- Activity -
In the entries below, find each line with the string "path" and copy it.
*** Opening Data supplied ***
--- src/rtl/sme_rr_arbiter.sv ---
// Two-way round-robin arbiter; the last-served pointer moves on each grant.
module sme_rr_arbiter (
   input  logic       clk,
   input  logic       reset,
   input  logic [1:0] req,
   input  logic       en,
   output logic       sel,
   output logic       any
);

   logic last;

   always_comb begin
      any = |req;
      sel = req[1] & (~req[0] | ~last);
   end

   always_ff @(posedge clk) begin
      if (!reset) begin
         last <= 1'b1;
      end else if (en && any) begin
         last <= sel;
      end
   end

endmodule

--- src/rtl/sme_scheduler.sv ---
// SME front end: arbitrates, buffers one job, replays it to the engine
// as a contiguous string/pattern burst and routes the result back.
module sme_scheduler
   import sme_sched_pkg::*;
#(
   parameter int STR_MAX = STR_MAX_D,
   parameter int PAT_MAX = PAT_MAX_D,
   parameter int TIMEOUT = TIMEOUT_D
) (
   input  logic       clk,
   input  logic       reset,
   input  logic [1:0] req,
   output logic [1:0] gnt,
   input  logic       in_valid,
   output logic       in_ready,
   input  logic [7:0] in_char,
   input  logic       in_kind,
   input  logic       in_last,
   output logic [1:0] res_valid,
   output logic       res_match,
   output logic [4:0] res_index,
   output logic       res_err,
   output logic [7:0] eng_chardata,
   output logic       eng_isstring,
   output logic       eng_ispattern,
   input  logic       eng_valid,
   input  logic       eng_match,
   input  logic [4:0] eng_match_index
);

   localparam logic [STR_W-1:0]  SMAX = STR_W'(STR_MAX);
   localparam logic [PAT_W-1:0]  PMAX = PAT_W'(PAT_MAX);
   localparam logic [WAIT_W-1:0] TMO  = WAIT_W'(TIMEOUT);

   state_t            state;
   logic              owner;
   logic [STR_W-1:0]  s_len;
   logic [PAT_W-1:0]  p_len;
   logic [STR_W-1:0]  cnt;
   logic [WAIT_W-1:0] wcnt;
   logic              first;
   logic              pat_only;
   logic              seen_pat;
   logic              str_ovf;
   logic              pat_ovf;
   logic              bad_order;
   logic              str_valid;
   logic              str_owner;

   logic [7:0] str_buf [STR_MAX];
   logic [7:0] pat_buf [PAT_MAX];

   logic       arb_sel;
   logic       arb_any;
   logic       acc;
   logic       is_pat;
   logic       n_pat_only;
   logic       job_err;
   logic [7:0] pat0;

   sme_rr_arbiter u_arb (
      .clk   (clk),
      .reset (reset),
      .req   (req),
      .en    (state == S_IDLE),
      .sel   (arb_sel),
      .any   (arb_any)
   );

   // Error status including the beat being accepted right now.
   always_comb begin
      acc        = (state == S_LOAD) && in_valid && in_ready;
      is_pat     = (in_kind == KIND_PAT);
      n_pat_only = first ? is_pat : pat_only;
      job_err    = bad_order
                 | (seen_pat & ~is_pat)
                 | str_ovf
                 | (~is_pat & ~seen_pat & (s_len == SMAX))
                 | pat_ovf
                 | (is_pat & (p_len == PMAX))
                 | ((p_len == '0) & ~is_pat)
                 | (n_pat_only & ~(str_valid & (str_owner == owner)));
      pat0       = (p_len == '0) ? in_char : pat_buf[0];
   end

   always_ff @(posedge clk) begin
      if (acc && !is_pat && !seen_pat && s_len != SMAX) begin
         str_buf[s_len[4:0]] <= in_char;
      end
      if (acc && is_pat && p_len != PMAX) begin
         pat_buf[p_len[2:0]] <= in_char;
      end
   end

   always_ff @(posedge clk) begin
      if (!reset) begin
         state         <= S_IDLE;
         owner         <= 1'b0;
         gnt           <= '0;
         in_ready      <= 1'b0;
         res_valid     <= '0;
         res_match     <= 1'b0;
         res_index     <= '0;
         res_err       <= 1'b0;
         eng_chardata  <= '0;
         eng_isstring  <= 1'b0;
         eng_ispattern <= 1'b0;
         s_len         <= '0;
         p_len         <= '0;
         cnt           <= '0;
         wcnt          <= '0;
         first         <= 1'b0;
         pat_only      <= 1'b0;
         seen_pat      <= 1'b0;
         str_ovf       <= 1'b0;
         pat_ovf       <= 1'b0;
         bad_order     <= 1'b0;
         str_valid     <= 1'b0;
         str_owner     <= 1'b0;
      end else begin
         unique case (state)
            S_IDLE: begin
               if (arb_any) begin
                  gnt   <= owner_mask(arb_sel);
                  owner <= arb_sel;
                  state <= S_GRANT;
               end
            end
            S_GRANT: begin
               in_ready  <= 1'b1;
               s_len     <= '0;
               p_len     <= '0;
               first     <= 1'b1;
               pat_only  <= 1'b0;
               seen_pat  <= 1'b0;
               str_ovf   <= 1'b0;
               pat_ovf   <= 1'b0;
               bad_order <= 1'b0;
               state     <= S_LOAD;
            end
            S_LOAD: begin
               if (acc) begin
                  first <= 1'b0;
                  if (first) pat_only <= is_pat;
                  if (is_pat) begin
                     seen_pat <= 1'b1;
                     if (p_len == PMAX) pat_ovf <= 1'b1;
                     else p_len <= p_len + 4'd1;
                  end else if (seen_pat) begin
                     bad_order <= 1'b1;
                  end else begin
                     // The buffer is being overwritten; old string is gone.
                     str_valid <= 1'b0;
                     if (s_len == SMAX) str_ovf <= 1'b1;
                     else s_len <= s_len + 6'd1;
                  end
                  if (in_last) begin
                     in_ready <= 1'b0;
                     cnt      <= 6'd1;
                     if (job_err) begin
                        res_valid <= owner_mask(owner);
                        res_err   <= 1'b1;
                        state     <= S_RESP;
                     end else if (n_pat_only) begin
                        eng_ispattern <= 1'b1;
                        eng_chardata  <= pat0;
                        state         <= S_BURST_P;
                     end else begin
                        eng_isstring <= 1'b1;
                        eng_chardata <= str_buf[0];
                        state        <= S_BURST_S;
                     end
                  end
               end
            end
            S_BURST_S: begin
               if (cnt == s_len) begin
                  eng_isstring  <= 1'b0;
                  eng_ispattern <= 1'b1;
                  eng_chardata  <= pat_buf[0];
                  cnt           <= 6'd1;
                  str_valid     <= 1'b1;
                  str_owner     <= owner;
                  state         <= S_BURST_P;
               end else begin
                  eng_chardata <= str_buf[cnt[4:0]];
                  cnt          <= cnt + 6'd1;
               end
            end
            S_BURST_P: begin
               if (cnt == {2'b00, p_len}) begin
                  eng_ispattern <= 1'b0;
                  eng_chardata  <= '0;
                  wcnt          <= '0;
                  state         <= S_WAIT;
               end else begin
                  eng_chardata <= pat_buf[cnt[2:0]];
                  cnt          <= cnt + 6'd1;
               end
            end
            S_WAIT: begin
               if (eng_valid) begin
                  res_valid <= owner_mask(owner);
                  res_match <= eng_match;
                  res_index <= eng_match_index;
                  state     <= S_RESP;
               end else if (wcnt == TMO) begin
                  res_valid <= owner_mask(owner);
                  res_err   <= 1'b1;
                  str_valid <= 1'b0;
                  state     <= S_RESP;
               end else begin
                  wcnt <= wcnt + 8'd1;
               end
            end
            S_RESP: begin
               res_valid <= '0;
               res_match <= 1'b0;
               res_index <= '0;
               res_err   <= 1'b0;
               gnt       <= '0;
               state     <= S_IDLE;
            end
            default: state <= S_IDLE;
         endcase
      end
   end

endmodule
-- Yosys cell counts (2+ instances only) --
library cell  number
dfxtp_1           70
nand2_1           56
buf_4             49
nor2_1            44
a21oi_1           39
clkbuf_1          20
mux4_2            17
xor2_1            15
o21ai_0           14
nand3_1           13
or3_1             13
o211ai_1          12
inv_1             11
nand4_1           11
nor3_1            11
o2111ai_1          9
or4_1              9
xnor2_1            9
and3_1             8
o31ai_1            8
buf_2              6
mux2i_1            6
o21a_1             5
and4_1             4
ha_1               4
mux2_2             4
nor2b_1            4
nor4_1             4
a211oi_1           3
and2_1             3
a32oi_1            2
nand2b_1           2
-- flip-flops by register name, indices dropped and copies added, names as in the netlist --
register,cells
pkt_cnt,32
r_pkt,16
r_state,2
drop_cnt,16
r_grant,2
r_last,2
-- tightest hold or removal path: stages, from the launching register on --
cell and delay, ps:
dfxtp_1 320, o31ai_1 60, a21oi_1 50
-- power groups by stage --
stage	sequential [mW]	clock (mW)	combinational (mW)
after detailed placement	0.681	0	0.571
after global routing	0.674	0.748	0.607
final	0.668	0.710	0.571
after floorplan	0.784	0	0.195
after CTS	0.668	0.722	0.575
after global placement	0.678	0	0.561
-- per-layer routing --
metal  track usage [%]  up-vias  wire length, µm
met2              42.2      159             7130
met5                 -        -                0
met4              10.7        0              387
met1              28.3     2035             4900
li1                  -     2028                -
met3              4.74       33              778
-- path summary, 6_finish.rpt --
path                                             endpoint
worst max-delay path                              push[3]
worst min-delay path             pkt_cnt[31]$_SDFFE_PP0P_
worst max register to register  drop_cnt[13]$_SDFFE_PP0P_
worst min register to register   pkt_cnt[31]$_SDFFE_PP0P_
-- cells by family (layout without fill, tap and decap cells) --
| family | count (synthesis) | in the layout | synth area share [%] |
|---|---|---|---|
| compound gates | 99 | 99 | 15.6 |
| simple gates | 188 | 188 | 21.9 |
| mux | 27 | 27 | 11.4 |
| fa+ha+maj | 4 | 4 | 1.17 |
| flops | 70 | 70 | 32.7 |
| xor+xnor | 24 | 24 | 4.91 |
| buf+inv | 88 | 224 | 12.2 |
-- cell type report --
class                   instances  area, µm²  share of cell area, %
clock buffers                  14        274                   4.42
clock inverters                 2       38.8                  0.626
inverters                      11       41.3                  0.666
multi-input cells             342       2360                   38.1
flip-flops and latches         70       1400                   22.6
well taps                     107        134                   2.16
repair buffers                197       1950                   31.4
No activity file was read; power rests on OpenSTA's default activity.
*** Closing Data supplied ***
*** Opening Data supplied ***
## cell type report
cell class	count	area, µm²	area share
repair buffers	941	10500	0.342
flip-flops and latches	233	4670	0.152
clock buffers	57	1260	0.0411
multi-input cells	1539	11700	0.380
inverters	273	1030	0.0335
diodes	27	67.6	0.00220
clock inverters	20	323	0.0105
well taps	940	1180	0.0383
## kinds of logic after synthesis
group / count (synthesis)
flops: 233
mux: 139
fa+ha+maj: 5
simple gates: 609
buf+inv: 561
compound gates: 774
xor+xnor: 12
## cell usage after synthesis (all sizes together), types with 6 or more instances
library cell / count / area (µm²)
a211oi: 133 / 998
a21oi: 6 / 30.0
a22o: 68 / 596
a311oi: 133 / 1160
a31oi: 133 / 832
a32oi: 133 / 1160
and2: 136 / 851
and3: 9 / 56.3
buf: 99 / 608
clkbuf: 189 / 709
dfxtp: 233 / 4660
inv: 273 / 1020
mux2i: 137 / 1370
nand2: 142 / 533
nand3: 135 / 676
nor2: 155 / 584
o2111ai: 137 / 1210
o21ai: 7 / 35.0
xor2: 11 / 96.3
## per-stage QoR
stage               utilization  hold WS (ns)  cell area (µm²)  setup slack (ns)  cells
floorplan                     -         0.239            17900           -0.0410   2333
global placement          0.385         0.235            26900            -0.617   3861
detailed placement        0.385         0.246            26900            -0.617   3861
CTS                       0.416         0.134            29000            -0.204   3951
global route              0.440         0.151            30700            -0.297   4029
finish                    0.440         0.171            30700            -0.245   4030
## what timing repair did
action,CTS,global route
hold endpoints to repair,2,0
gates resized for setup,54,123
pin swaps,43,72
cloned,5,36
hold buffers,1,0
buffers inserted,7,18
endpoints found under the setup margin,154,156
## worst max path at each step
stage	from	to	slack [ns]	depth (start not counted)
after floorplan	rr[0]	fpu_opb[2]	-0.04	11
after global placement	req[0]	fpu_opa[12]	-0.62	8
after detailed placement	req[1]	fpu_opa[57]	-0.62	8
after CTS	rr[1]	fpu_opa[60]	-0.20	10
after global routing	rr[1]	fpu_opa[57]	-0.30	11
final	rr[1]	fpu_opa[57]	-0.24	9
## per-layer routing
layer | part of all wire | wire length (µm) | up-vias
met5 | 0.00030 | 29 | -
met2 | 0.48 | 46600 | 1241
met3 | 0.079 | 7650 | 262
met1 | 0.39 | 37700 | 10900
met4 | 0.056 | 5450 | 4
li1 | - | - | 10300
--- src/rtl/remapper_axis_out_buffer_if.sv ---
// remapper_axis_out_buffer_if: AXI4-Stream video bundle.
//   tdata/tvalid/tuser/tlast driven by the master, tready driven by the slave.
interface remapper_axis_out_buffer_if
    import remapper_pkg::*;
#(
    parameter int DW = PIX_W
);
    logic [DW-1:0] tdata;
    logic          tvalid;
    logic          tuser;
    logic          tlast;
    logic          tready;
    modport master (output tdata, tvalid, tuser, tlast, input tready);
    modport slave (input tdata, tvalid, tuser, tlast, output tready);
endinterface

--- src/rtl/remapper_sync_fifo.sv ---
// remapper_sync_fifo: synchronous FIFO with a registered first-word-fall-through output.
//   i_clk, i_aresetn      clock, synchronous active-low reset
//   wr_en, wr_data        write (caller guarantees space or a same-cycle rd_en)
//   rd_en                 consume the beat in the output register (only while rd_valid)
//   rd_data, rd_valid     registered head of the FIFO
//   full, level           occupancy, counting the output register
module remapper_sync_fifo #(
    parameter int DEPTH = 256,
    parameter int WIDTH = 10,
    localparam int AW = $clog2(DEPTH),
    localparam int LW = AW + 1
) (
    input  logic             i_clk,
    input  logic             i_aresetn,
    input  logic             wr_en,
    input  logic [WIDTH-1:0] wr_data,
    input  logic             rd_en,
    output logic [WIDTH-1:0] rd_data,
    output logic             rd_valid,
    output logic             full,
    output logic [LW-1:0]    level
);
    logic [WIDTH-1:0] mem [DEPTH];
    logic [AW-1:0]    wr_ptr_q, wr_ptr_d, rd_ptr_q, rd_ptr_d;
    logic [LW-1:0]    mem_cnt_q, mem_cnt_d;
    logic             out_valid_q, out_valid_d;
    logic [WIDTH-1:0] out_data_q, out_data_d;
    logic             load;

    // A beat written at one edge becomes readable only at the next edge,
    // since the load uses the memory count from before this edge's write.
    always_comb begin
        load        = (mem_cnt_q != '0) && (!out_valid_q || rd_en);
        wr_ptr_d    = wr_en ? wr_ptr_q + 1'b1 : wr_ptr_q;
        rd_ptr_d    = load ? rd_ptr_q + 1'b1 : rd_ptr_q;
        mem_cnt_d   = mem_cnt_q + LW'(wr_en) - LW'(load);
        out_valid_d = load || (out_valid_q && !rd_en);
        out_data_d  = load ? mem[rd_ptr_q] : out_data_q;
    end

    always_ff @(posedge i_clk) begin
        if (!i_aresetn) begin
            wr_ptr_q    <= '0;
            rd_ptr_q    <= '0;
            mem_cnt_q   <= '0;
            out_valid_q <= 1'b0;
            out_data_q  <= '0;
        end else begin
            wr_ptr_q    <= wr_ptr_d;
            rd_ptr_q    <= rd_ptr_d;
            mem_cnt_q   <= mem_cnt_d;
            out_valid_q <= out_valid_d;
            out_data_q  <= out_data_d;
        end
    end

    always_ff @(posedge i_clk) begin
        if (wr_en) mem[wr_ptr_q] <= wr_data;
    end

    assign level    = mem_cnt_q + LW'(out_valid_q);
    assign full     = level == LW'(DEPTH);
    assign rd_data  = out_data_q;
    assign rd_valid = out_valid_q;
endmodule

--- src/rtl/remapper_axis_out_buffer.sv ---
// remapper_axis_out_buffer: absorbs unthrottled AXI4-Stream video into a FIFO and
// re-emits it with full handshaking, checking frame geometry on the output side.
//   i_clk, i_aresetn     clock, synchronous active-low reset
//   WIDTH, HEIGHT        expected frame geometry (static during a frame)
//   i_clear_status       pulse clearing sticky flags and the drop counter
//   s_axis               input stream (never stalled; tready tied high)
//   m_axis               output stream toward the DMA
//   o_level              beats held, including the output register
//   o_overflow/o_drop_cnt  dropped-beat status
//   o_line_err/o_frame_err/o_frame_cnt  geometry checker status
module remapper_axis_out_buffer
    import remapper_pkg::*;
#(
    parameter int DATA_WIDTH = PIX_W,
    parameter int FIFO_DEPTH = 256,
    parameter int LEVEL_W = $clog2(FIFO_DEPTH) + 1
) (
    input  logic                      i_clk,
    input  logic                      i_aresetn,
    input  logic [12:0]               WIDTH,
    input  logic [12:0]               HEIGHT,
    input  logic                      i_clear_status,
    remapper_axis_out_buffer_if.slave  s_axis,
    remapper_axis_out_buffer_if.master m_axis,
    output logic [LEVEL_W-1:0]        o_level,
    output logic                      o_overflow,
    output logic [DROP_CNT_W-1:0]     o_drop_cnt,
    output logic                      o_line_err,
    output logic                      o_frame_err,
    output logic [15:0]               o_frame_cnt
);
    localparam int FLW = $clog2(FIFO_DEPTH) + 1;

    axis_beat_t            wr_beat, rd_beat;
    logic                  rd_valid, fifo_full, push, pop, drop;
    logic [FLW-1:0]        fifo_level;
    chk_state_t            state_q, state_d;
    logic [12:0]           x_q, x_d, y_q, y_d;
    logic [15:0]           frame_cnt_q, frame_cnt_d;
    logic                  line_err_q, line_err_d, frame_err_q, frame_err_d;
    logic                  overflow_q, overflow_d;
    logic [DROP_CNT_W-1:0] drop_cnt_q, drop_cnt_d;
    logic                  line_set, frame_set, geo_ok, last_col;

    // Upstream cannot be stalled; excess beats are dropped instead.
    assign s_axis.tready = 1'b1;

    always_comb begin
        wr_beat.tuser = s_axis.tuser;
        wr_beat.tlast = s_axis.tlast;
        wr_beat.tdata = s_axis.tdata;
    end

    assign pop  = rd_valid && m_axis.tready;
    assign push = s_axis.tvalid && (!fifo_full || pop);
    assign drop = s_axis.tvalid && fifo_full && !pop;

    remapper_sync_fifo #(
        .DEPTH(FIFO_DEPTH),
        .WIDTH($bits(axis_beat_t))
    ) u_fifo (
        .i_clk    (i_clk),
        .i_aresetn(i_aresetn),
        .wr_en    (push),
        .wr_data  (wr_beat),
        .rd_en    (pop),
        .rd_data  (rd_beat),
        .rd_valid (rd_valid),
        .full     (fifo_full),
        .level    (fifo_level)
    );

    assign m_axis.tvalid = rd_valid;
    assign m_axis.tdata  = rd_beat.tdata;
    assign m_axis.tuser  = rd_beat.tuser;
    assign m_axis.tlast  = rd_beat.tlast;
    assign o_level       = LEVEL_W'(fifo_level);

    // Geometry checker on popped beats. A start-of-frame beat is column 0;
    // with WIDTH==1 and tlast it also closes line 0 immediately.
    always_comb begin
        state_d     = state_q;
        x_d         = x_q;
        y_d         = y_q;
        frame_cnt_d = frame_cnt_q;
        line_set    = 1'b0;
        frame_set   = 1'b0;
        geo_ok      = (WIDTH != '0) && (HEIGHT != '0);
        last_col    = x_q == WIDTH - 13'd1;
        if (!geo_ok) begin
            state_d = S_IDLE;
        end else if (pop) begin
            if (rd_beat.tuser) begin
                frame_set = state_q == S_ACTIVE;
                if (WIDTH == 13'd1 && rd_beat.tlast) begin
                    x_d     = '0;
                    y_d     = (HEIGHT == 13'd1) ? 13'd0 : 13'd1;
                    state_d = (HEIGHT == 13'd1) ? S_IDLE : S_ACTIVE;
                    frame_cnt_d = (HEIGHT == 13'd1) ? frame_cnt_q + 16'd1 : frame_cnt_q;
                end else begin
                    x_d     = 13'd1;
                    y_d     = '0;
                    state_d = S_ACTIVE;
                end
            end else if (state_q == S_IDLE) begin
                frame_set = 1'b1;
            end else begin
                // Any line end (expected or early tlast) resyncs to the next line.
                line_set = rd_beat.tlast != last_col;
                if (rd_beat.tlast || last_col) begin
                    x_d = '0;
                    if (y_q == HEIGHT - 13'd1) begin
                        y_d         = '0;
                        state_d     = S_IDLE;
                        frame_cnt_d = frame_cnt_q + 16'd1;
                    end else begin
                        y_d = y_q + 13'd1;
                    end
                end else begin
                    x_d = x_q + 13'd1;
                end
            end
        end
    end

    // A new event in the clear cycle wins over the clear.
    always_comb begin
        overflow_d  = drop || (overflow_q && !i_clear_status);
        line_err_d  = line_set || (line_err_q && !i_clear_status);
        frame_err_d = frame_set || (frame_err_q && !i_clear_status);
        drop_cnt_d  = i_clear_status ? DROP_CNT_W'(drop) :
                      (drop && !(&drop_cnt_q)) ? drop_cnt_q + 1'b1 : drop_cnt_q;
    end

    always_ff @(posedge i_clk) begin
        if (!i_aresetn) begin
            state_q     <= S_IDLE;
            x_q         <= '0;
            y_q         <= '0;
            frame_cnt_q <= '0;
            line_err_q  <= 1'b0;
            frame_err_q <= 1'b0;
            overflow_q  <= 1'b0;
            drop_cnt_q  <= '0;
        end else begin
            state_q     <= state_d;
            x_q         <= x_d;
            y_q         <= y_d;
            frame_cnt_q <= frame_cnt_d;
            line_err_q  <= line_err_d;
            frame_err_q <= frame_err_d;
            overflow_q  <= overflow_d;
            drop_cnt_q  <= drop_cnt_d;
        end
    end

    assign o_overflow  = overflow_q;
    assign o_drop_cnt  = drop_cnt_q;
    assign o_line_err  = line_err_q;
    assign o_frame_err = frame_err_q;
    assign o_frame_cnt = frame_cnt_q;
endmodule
*** Closing Data supplied ***
- Response area -
-- tightest hold or removal path: stages, from the launching register on --
-- path summary, 6_finish.rpt --
path                                             endpoint
worst max-delay path                              push[3]
worst min-delay path             pkt_cnt[31]$_SDFFE_PP0P_
## worst max path at each step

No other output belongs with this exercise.